Ее привели в восхищение богатые красно-алые тона оконных переплетов и ног и итальянский колорит неба, которому племянник научился у дяди Ганса: яркий небесно-голубой цвет, прославляющий земную жизнь, на фоне которого выписаны залитые солнцем ветви и дубовые листья.
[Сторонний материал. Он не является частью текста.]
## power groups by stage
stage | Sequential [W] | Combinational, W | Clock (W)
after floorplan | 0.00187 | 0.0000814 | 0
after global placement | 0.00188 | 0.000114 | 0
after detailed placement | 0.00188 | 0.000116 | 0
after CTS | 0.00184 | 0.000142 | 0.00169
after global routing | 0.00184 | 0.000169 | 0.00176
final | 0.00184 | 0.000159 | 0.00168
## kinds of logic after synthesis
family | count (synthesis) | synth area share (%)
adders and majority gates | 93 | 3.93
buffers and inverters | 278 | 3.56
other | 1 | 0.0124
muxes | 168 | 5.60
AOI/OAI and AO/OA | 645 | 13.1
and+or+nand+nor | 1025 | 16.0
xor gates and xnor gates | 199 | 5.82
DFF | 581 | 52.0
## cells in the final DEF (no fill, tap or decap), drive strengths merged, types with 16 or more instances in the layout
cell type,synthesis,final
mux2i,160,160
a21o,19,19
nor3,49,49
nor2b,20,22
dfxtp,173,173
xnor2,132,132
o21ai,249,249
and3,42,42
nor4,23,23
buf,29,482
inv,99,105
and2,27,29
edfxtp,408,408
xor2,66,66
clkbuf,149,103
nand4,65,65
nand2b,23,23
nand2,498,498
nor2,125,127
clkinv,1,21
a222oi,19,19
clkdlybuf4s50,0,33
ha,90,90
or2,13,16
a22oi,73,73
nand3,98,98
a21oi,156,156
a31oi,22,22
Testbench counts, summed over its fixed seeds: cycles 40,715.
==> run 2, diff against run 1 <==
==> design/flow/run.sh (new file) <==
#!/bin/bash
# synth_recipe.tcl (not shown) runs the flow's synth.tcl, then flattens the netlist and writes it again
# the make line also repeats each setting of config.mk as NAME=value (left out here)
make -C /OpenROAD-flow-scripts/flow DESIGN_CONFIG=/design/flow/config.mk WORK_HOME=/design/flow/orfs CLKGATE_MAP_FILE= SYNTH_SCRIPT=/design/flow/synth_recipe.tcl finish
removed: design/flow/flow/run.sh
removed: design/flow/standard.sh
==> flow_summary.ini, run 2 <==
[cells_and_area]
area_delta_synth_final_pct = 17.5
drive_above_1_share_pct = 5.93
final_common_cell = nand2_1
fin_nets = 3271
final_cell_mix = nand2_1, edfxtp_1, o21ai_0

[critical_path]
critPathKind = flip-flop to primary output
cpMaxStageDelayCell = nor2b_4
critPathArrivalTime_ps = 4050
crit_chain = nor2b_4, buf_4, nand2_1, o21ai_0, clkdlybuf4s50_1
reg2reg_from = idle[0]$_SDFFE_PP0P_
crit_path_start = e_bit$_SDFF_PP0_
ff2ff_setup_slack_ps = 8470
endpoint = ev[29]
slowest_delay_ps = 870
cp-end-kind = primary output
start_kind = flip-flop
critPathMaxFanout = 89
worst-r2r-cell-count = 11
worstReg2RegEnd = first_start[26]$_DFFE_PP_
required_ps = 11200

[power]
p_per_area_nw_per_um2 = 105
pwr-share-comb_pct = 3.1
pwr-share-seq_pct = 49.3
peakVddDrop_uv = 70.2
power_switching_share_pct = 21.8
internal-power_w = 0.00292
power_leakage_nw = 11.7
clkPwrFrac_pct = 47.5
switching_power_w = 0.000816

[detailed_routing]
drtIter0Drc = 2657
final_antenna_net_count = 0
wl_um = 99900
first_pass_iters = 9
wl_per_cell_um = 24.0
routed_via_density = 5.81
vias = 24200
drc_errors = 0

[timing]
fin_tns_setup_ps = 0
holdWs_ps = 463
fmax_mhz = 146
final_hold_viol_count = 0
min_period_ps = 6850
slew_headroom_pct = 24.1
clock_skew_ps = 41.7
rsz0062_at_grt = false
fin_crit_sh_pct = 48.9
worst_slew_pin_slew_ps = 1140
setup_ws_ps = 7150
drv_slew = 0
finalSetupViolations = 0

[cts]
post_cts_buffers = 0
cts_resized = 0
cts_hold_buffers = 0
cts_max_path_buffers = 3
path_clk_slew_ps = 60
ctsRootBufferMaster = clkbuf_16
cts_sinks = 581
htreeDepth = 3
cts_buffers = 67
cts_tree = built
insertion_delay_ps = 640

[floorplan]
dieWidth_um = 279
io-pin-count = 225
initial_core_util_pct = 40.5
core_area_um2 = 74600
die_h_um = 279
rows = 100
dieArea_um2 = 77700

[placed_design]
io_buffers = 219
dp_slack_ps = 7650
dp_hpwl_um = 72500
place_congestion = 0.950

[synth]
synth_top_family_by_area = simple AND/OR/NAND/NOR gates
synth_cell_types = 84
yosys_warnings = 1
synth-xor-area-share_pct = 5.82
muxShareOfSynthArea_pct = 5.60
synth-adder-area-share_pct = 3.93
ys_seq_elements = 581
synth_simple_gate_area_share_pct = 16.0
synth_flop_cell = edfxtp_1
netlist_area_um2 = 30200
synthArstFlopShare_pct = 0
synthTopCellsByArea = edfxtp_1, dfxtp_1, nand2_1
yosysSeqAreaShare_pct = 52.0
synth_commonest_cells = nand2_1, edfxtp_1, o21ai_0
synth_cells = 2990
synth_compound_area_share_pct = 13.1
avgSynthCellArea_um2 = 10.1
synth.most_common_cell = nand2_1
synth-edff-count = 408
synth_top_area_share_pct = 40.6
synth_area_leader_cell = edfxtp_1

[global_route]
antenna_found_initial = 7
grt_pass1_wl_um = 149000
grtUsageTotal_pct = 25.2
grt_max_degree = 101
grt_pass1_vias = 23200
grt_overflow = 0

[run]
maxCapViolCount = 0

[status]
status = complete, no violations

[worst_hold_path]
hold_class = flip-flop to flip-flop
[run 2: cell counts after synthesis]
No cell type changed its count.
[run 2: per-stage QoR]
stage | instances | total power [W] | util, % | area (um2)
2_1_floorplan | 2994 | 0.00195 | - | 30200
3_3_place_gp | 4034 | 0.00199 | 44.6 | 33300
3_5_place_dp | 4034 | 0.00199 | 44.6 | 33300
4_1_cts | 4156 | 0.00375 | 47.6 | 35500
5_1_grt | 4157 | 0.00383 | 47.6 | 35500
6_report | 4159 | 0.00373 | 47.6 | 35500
И только когда она потянулась к следующей работе, крошечной копии картины Христа в могиле, ему стало не по себе, правда, по более прозаическим причинам. Когда она с восхищением и одновременно ужасом рассматривала уже начавшее разлагаться тело с открытыми мертвыми глазами в невероятно тесном пространстве гроба, посиневшее лицо, рану от копья, Ганс Гольбейн вспомнил Кратцера, предупреждавшего его о том, что нельзя увлекаться философскими разговорами с этими людьми и делиться с ними своими нетрадиционными представлениями о вере. А эта картина, шокировавшая даже самых свободомыслящих гуманистов, не просто говорила, а кричала о реформистских убеждениях автора, о том, что религию нужно освободить ото всего, кроме личных взаимоотношений Христа и человека, что нужно забыть так долго стоявшую между ними церковь. Это было так ясно — ведь на картине изображен не Бог, а Человек. Гольбейн судорожно потянулся к папке, намереваясь ее захлопнуть, но рука Мег помешала ему. Поглощенная созерцанием, она даже не заметила, как близко находится его рука. Он замер и так испугался собственной дерзости, что чуть не коснулся ее. Затем отдернул руку, словно обжегшись. Она перевела на него глаза, не понимая его смущения.
— Вы удивительный художник, мастер Ганс, — тепло сказала она. — Я не думала, что вы такой мастер.
Если она и заметила, что он взмок и тяжело дышит, то, вероятно, восприняла это как реакцию на комплимент, говорил себе Гольбейн. Он смущенно улыбнулся и, когда ее рука отодвинулась, снова потянулся к папке. Ему стало жарко от страха, когда он припомнил, какие работы хранил в ней, вытеснив их из памяти. Следующей оказалась одна из гравюр «Пляски Смерти». Там же должна лежать и его гравюра для фронтисписа Нового Завета Лютера (Элевтерия, «Свободного», как называли брата Мартина, когда он еще состоял членом гуманистического братства). Опасно, если Моры узнают о его взаимоотношениях с ним.
Он протянул руку — причем даже в состоянии, близком к панике, заметил, какие у нее длинные тонкие пальцы, заметил также, что от одного этого его сердце забилось сильнее, — и все-таки захлопнул папку.
— О, я не могу посмотреть остальное? — Она улыбнулась ему, и на щеках образовались ямочки.
— В другой раз. — Он выдавил простодушную улыбку и как можно тверже указал на треногу. — А сейчас за работу.